▶ **Task goal**
Find the line with "logic [ADC_CHANNELS-1:0] adc_overrange;" in the entries below, then reproduce it and every line after it down to and including the line with "wire logic [WIDTH-1:0]", exactly.

▶ **Data for review**
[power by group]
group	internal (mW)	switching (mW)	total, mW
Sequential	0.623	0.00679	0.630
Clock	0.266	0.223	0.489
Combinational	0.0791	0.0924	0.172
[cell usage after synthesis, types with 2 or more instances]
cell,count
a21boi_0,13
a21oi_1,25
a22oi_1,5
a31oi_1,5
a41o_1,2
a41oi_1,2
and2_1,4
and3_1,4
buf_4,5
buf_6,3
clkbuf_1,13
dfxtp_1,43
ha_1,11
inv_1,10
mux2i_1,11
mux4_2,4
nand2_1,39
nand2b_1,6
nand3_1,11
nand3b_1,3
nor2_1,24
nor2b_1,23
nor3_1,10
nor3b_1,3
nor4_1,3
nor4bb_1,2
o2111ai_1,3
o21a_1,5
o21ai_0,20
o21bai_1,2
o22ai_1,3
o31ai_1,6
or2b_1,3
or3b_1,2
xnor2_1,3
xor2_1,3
===== config.mk =====
export PLATFORM = sky130hd
export DESIGN_NAME = front_panel_status_leds
export DESIGN_NICKNAME = d
export VERILOG_FILES = /design/src/hdl/panel_pkg.sv /design/src/hdl/status_sync.sv /design/src/hdl/front_panel_status_leds.sv
export SDC_FILE = /design/constraint.sdc
export NUM_CORES = 1
export LEC_CHECK = 0
export ABC_AREA = 1
export ABC_CLOCK_PERIOD_IN_PS = 2600
export BUFFER_PORTS_ARGS = -buffer_cell sky130_fd_sc_hd__buf_2
export CAP_MARGIN = 5
export CORE_AREA = 2 2 90 92
export DETAILED_ROUTE_END_ITERATION = 16
export DIE_AREA = 0 0 92 94
export SYNTH_ARGS = -nofsm -noshare
export SYNTH_HDL_FRONTEND = slang
export SYNTH_SLANG_ARGS = --single-unit

===== constraint.sdc =====
create_clock -name clk_sys_in -period 2.6 [get_ports clk_sys_in]
set_clock_uncertainty 0.15 [all_clocks]
set_input_delay 0.39 -clock clk_sys_in [delete_from_list [all_inputs] [get_ports clk_sys_in]]
set_output_delay 0.39 -clock clk_sys_in [all_outputs]
set_load 0.02 [all_outputs]

===== src/hdl/panel_pkg.sv =====
// shared constants and carrier types for the front-panel indicator block
package panel_pkg;
	localparam int ADC_CHANNELS      = 3;
	localparam int BLINK_TIME_MS     = 250;
	localparam int CLK_FREQ_HZ       = 40000000;
	localparam int BLINK_HALF_CYCLES = (CLK_FREQ_HZ / 1000) * BLINK_TIME_MS;
	localparam int SYNC_STAGES       = 2;
	localparam logic LED_DARK        = 1'h0;

	// status conditions gathered from the rest of the board
	typedef struct packed {
		logic                    link_up;
		logic                    user_ctl;
		logic                    timing_master;
		logic                    pps_valid;
		logic                    pps_pulse;
		logic [3:0]              sensor_alarm;
		logic                    sample_clk_valid;
		logic                    dac_fifo_empty;
		logic [ADC_CHANNELS-1:0] adc_overrange;
		logic [ADC_CHANNELS-1:0] adc_fifo_overrun;
	} panel_status_t;

	localparam int STATUS_W = $bits(panel_status_t);

	// the ten front-panel lamps
	typedef struct packed {
		logic                    link_indicator;
		logic                    user_indicator;
		logic                    timing_master_indicator;
		logic                    pps_indicator;
		logic                    thermal_alarm_indicator;
		logic                    clock_indicator;
		logic                    dac_empty_indicator;
		logic [ADC_CHANNELS-1:0] adc_overload_indicator;
	} panel_leds_t;
endpackage : panel_pkg


===== src/hdl/status_sync.sv =====
// two-flop synchroniser bank for asynchronous status levels
`timescale 1ns/100ps
module status_sync
	import panel_pkg::*;
#(
	parameter int WIDTH = 8
) (
	// clock and reset
	input  wire logic             clk_sys_in,
	input  wire logic             rst_in,
	// levels
	input  wire logic [WIDTH-1:0] async_in,
	output logic      [WIDTH-1:0] sync_out
);
	logic [WIDTH-1:0] meta_r;
	logic [WIDTH-1:0] stable_r;

	// first stage feeds only the second stage
	always_ff @(posedge clk_sys_in or posedge rst_in) begin
		if (rst_in) begin
			meta_r   <= '0;
			stable_r <= '0;
		end else begin
			meta_r   <= async_in;
			stable_r <= meta_r;
		end
	end

	assign sync_out = stable_r;
endmodule : status_sync


===== src/hdl/front_panel_status_leds.sv =====
// front-panel status indicator logic
// How it works
// RL1 - link lamp blinks while link is up, dark without link
// RL2 - user lamp follows only the user application control
// RL3 - master lamp lit in timing-bus master mode, dark as slave
// RL4 - software puts a lone module in master mode; slave needs external timing
// RL5 - pulse-per-second lamp on only when valid, toggles on each pulse
// RL6 - thermal lamp is OR of all sensor alarms
// RL7 - clock lamp lit while a valid sample clock is seen
// RL8 - clock-valid also gates acquisition data flow
// RL9 - D/A empty lamp lit while converter FIFO is empty
// RL10 - one overload lamp per A/D channel, own status only
// RL11 - overload lamp is overrange OR FIFO overrun of that channel
// RL12 - status inputs synchronised, acquisition data valid is not; lamps registered and dark in reset
`timescale 1ns/100ps
module front_panel_status_leds
	import panel_pkg::*;
#(
	parameter int BLINK_HALF = BLINK_HALF_CYCLES
) (
	// clock and reset
	input  wire logic          clk_sys_in,
	input  wire logic          rst_in,
	// status from other board units
	input  wire panel_status_t status_in,
	// acquisition data gate
	input  wire logic          acq_valid_in,
	output logic               acq_valid_out,
	// lamps
	output panel_leds_t        leds_out
);
	panel_status_t sts;
	panel_leds_t   leds_r;
	panel_leds_t   leds_nxt;
	logic [31:0]   blink_cnt_r;
	logic          blink_r;
	logic          pps_prev_r;
	logic          pps_lamp_r;
	logic          pps_lamp_nxt;
	logic          blink_wrap;
	logic          pps_rise;
	logic [ADC_CHANNELS-1:0] overload;
	logic [31:0]   link_hold_r;
	logic [31:0]   link_hold_nxt;
	logic          link_seen_r;

	// RL12 synchronise status
	status_sync #(
		.WIDTH(STATUS_W)
	) u_sync (
		.clk_sys_in(clk_sys_in),
		.rst_in    (rst_in),
		.async_in  (status_in),
		.sync_out  (sts)
	);

	assign blink_wrap = (blink_cnt_r == 32'(BLINK_HALF - 1));
	assign pps_rise   = sts.pps_pulse && !pps_prev_r;

	// RL1 link blink timer, runs only with link up
	always_ff @(posedge clk_sys_in or posedge rst_in) begin
		if (rst_in) begin
			blink_cnt_r <= '0;
			blink_r     <= LED_DARK;
		end else if (!sts.link_up) begin
			blink_cnt_r <= '0;
			blink_r     <= LED_DARK;
		end else if (blink_wrap) begin
			blink_cnt_r <= '0;
			blink_r     <= !blink_r;
		end else begin
			blink_cnt_r <= blink_cnt_r + 32'h1;
		end
	end

	// RL5 toggle on each pulse while valid
	assign pps_lamp_nxt = !sts.pps_valid ? LED_DARK : (pps_rise ? !pps_lamp_r : pps_lamp_r);

	always_ff @(posedge clk_sys_in or posedge rst_in) begin
		if (rst_in) begin
			pps_prev_r <= 1'h0;
			pps_lamp_r <= LED_DARK;
		end else begin
			pps_prev_r <= sts.pps_pulse;
			pps_lamp_r <= pps_lamp_nxt;
		end
	end

	// RL10 RL11 per-channel overload
	genvar ch;
	generate
		for (ch = 0; ch < ADC_CHANNELS; ch++) begin : g_ovl
			assign overload[ch] = sts.adc_overrange[ch] | sts.adc_fifo_overrun[ch];

			property p_ovl_own;
				@(posedge clk_sys_in) disable iff (rst_in)
				!(sts.adc_overrange[ch] | sts.adc_fifo_overrun[ch]) |=> !leds_out.adc_overload_indicator[ch];
			endproperty
			a_ovl_own: assert property (p_ovl_own) else $error("overload lamp lit by another channel"); // RL10
		end
	endgenerate

	always_comb begin
		// RL1 link lamp
		leds_nxt.link_indicator          = sts.link_up & blink_r;
		// RL2 user only
		leds_nxt.user_indicator          = sts.user_ctl;
		// RL3 master mode
		leds_nxt.timing_master_indicator = sts.timing_master;
		leds_nxt.pps_indicator           = pps_lamp_nxt;
		// RL6 any sensor
		leds_nxt.thermal_alarm_indicator = |sts.sensor_alarm;
		// RL7 clock present
		leds_nxt.clock_indicator         = sts.sample_clk_valid;
		// RL9 fifo empty
		leds_nxt.dac_empty_indicator     = sts.dac_fifo_empty;
		leds_nxt.adc_overload_indicator  = overload;
	end

	// RL12 registered lamps, dark in reset
	always_ff @(posedge clk_sys_in or posedge rst_in) begin
		if (rst_in) begin
			leds_r <= '0;
		end else begin
			leds_r <= leds_nxt;
		end
	end

	assign leds_out = leds_r;

	// RL8 gate data without a clock; data valid is taken as already in this domain
	assign acq_valid_out = acq_valid_in & sts.sample_clk_valid;

	// RL1 still-lamp counter, checking only; a stuck lamp shows up here
	assign link_hold_nxt = (!sts.link_up || (leds_out.link_indicator != link_seen_r)) ? 32'h0 : link_hold_r + 32'h1;

	always_ff @(posedge clk_sys_in or posedge rst_in) begin
		if (rst_in) begin
			link_hold_r <= '0;
			link_seen_r <= LED_DARK;
		end else begin
			link_hold_r <= link_hold_nxt;
			link_seen_r <= leds_out.link_indicator;
		end
	end

	// first dark phase waits one extra edge for the lamp register
	property p_link_blink;
		@(posedge clk_sys_in) disable iff (rst_in)
		link_hold_r <= 32'(BLINK_HALF + 1);
	endproperty
	a_link_blink: assert property (p_link_blink) else $error("link lamp stopped blinking"); // RL1

	property p_link_dark;
		@(posedge clk_sys_in) disable iff (rst_in)
		!sts.link_up |=> !leds_out.link_indicator;
	endproperty
	a_link_dark: assert property (p_link_dark) else $error("link lamp lit without link"); // RL1

	property p_user;
		@(posedge clk_sys_in) disable iff (rst_in)
		##1 leds_out.user_indicator == $past(sts.user_ctl);
	endproperty
	a_user: assert property (p_user) else $error("user lamp mismatch"); // RL2

	property p_master;
		@(posedge clk_sys_in) disable iff (rst_in)
		sts.timing_master |=> leds_out.timing_master_indicator;
	endproperty
	a_master: assert property (p_master) else $error("master lamp not lit"); // RL3

	property p_master_dark;
		@(posedge clk_sys_in) disable iff (rst_in)
		!sts.timing_master |=> !leds_out.timing_master_indicator;
	endproperty
	a_master_dark: assert property (p_master_dark) else $error("master lamp lit as slave"); // RL3

	property p_pps;
		@(posedge clk_sys_in) disable iff (rst_in)
		(sts.pps_valid && pps_rise) |=> (leds_out.pps_indicator != $past(pps_lamp_r));
	endproperty
	a_pps: assert property (p_pps) else $error("pps lamp did not toggle"); // RL5

	property p_pps_dark;
		@(posedge clk_sys_in) disable iff (rst_in)
		!sts.pps_valid |=> !leds_out.pps_indicator;
	endproperty
	a_pps_dark: assert property (p_pps_dark) else $error("pps lamp lit while invalid"); // RL5

	property p_thermal;
		@(posedge clk_sys_in) disable iff (rst_in)
		(|sts.sensor_alarm) |=> leds_out.thermal_alarm_indicator;
	endproperty
	a_thermal: assert property (p_thermal) else $error("thermal lamp missed alarm"); // RL6

	property p_thermal_dark;
		@(posedge clk_sys_in) disable iff (rst_in)
		!(|sts.sensor_alarm) |=> !leds_out.thermal_alarm_indicator;
	endproperty
	a_thermal_dark: assert property (p_thermal_dark) else $error("thermal lamp lit without alarm"); // RL6

	property p_clock;
		@(posedge clk_sys_in) disable iff (rst_in)
		##1 leds_out.clock_indicator == $past(sts.sample_clk_valid);
	endproperty
	a_clock: assert property (p_clock) else $error("clock lamp mismatch"); // RL7

	property p_gate;
		@(posedge clk_sys_in) disable iff (rst_in)
		!sts.sample_clk_valid |-> !acq_valid_out;
	endproperty
	a_gate: assert property (p_gate) else $error("data passed without clock"); // RL8

	property p_dac;
		@(posedge clk_sys_in) disable iff (rst_in)
		sts.dac_fifo_empty |=> leds_out.dac_empty_indicator;
	endproperty
	a_dac: assert property (p_dac) else $error("empty lamp not lit"); // RL9

	property p_dac_dark;
		@(posedge clk_sys_in) disable iff (rst_in)
		!sts.dac_fifo_empty |=> !leds_out.dac_empty_indicator;
	endproperty
	a_dac_dark: assert property (p_dac_dark) else $error("empty lamp lit with data"); // RL9

	property p_ovl;
		@(posedge clk_sys_in) disable iff (rst_in)
		##1 leds_out.adc_overload_indicator == $past(sts.adc_overrange | sts.adc_fifo_overrun);
	endproperty
	a_ovl: assert property (p_ovl) else $error("overload lamps mismatch"); // RL11

	property p_reset_dark;
		@(posedge clk_sys_in) rst_in |=> (leds_out == '0) || rst_in;
	endproperty
	a_reset_dark: assert property (p_reset_dark) else $error("lamp lit after reset"); // RL12
endmodule : front_panel_status_leds


==> impl_results.md, run 1 <==
* Status: finished, final reports clean
* Mapped Nets at 391
* Initial Utilization at 42.52%
* Post-Syn Instances at 370
* CTS tree: yes
* CTS max path bufs at 2
* WP depth at 9
* Ports at 31
* Setup TNS at 0 ps
* CP bufs+invs at 1
* Total Routing Usage GR at 16.65%
* Initial antenna violation count at 0
* Max VDD drop at 0.0004052 V
* Critical path's top delay family: simple AND/OR/NAND/NOR gates
* Synth-to-Final Area Change at 20.74%
* Gate power share at 4.6%
* Cts repair resizes at 0
* Die Wd at 92 um
* Share of layout cells above drive strength 1 at 15.51%
* Pint at 1.770 mW
* Worst path required time at 2750 ps
* CP max stage cell: dfrtp_1
* Slew @ Worst Pin at 691.6 ps
* Max Clk Rate at 542.2 MHz
* Grt ovf at 0
* Drt wl/cell at 11.61 um
* WP data arrival at 1990 ps
* Num rows at 32
* Die ar. at 8648 um^2
* Clock Latency Late Sink at 360 ps
* Worst Setup Path Type: reg -> reg
* Core area at 7607 um^2
* H-Tree Depth at 3
* Fin. Hold Viols at 0
* Seq/Total Area, Yosys at 60.35%
* Finished Cell Area at 3905 um^2
* CTS Sinks at 78
* Sequential group share of total power at 53.9%
* Via-to-Cell Ratio at 4.539
* DRT Pass-1 Iters at 5
* Max cap viols at 0
* Overall routed net length at 6201 um
* CTS Buf Count at 9
* Drc violations at 0
* Vias at 2424
* Max_slew headroom at 53.84%
* Syn avg cell area at 8.741 um^2
* Final setup viols at 0
* WHS Path Cells at 0
* Cell taking the most area after synthesis: dfrtp_1
* Lkg Pwr at 1.730 nW
* Root buf cell: clkbuf_8
* CP Max Fanout at 12
* Final nets at 448
* Tcrit/Tclk final at 70.94%
* Startpoint types: flop
* Routed Antenna Nets at 0
* Seq cells post-synth at 78
* Mapped cell area at 3234 um^2
* Synth Warn # at 0
* Ant diodes at 0
* Max Slew Vio Count at 0
* Port Buffers at 30
* Placer Congestion at 0.9149
* Dpl hpwl at 4514 um
* Fin crit period at 1844 ps
* Area contributors post-synth: dfrtp_1 60%, nand2_1 12%, nor2_1 9.6%, inv_1 4.4%, nand3_1 3.2%
* First-pass GRT wire length at 11100 um
* Critical Path End Type: flop
* Share of the synthesized area in the top cell type at 60.35%
* Yosys cell types at 24
* Total power at 2.352 mW
* Largest net degree at the start of global routing at 33
* Net Sw Frac at 24.75%
* Hold Path Class: reg -> reg
* Initial DRC Count at 185
* R2r worst-path depth at 9
* Clock power share at 41.5%
* Die height at 94 um
* Vias in the first global route at 2457
* Pwr/cell area at 602.2 nW/um^2
* CP cell instances: ha_1 > inv_2 > nor2_4 > nand3_2 > nor2_1 > nand2_2 > nand2_2 > nand2_1 > nand2_1
* DP Area at 3513 um^2
* RSZ-0062 raised after global routing: false
* CP peak stage delay at 410 ps
* Clock-pin slew on the worst setup and hold paths at 90 ps
* NetSw at 0.5820 mW
## cells in the mapped netlist
cell and count:
a21oi_1 3, and3_2 1, xnor2_1 5, buf_6 1
nor3_1 1, inv_1 38, dfrtp_1 78, inv_2 1
nand3_1 21, o21ai_0 2, ha_1 1, buf_4 1
nand2_2 5, nand3_2 1, nand2_1 106, nor2_4 3
or4_1 1, nor2_1 83, nor2_2 4, or2_2 3
nand4_1 1, xor2_1 7, clkbuf_1 2, nor3b_1 1
## power groups by stage
stage / clock network, mW / registers [mW] / logic, mW
after global routing: 1.05 / 1.27 / 0.123
after floorplan: 0 / 1.30 / 0.0456
after global placement: 0 / 1.29 / 0.0896
after CTS: 0.998 / 1.27 / 0.113
after detailed placement: 0 / 1.29 / 0.0919
final: 0.975 / 1.27 / 0.109
## stage by stage
step,instances,setup WS [ps],hold WS (ps),utilization (%)
after floorplan,370,64.97,181.2,-
after global placement,500,848.6,181.5,46.18
after detailed placement,500,771.8,185.8,46.18
after CTS,534,745.2,198.1,51.33
after global routing,534,585.3,203.5,51.33
final,534,755.5,192.1,51.33
## worst paths after layout
| path | from | end | slack, ps |
|---|---|---|---|
| max | blink_cnt_r[0] | blink_r | 760 |
| min | u_sync.sync_out[14] | leds_out[7] | 190 |
| max reg2reg | blink_cnt_r[0] | blink_r | 760 |
| min reg2reg | u_sync.sync_out[14] | leds_out[7] | 190 |
| max in group asynchronous | rst_in | blink_cnt_r[31] | 1100 |
| min in group asynchronous | rst_in | blink_cnt_r[6] | 530 |
## metal layers
| metal | vias up | share of wire [%] | track usage (%) | wire length, um |
|---|---|---|---|---|
| li1 | 1238 | - | - | - |
| met1 | 1130 | 46 | 21.37 | 2867 |
| met2 | 40 | 47 | 27.63 | 2927 |
| met3 | 16 | 3.8 | 2.889 | 237 |
| met4 | 0 | 2.7 | 7.836 | 169 |
| met5 | - | 0 | 0 | 0 |
## final cells by class
cell class                      count  area [um^2]
Fill cell                         737         3702
Sequential cell                    78         1952
Multi-Input combinational cell    249         1110
Timing Repair Buffer               50        357.8
Inverter                           39        146.4
Tap cell                          102        127.6
Clock buffer                        9        123.9
Clock inverter                      7        87.58
## logic make-up (layout without fill, tap and decap cells)
group                    Yosys count  after routing  synth area share [%]
AO/OA/AOI/OAI                      5              5                0.7736
AND/OR/NAND/NOR                  231            231                 29.90
flip-flops                        78             78                 60.35
XOR/XNOR                          12             12                 3.249
buffers and inverters             43            105                 5.339
adder cells (fa/ha/maj)            1              1                0.3868
## timing repair
item | 4_1_cts | 5_1_grt
hold buffers | 18 | 0
endpoints found under the hold margin | 46 | 0
buffers inserted | 0 | 0
## flip-flops by register name, indices dropped and copies added (netlist names)
| register | count |
|---|---|
| blink_r | 1 |
| leds_out | 10 |
| u_sync.sync_out | 17 |
| pps_prev_r | 1 |
| blink_cnt_r | 32 |
| u_sync.meta_r | 17 |
## cells in the final DEF, fill, tap and decap left out, types with 2 or more instances in the layout
cell           count
xor2_1             7
inv_6              4
o21ai_0            2
or2_2              3
inv_2              2
nor2_4             3
nor2_2             4
nand2_1          106
nor2_1            83
nand2_2            5
inv_1             37
dfrtp_1           78
buf_2             30
clkbuf_8           9
inv_8              2
nand3_1           21
a21oi_1            3
xnor2_1            5
dlygate4sd3_1     18
Note: power is estimated with default switching activity, not from simulation.
==> inputs of run 2 (changes only) <==
- ABC_AREA: 1 -> 0
- ABC_CLOCK_PERIOD_IN_PS: 2600 -> 1700
- CORE_AREA: 2 2 90 92 -> 2 2 87 89
- DIE_AREA: 0 0 92 94 -> 0 0 89 91
- clock period: 2.6 -> 1.7 ns (I/O delays scaled with it)
==> run 2 against run 1 <==
The run now ends with setup timing left; synthesized area fell by 7.5%; die area fell by 6.3%; global-route usage rose by 1.1 points; first-iteration DRC count fell by 51%; via count fell by 4.2%; sequential cell count did not move; count of clock-buffer cells in the layout did not move; power rose by 45%; critical path depth fell by 3; routed wire length rose by 2.5%; cell count fell by 14%; hold slack improved by 7.8 ps; largest power group unchanged.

▶ **Exercise response**
		logic [ADC_CHANNELS-1:0] adc_overrange;
		logic [ADC_CHANNELS-1:0] adc_fifo_overrun;
	} panel_status_t;

	localparam int STATUS_W = $bits(panel_status_t);

	// the ten front-panel lamps
	typedef struct packed {
		logic                    link_indicator;
		logic                    user_indicator;
		logic                    timing_master_indicator;
		logic                    pps_indicator;
		logic                    thermal_alarm_indicator;
		logic                    clock_indicator;
		logic                    dac_empty_indicator;
		logic [ADC_CHANNELS-1:0] adc_overload_indicator;
	} panel_leds_t;
endpackage : panel_pkg


===== src/hdl/status_sync.sv =====
// two-flop synchroniser bank for asynchronous status levels
`timescale 1ns/100ps
module status_sync
	import panel_pkg::*;
#(
	parameter int WIDTH = 8
) (
	// clock and reset
	input  wire logic             clk_sys_in,
	input  wire logic             rst_in,
	// levels
	input  wire logic [WIDTH-1:0] async_in,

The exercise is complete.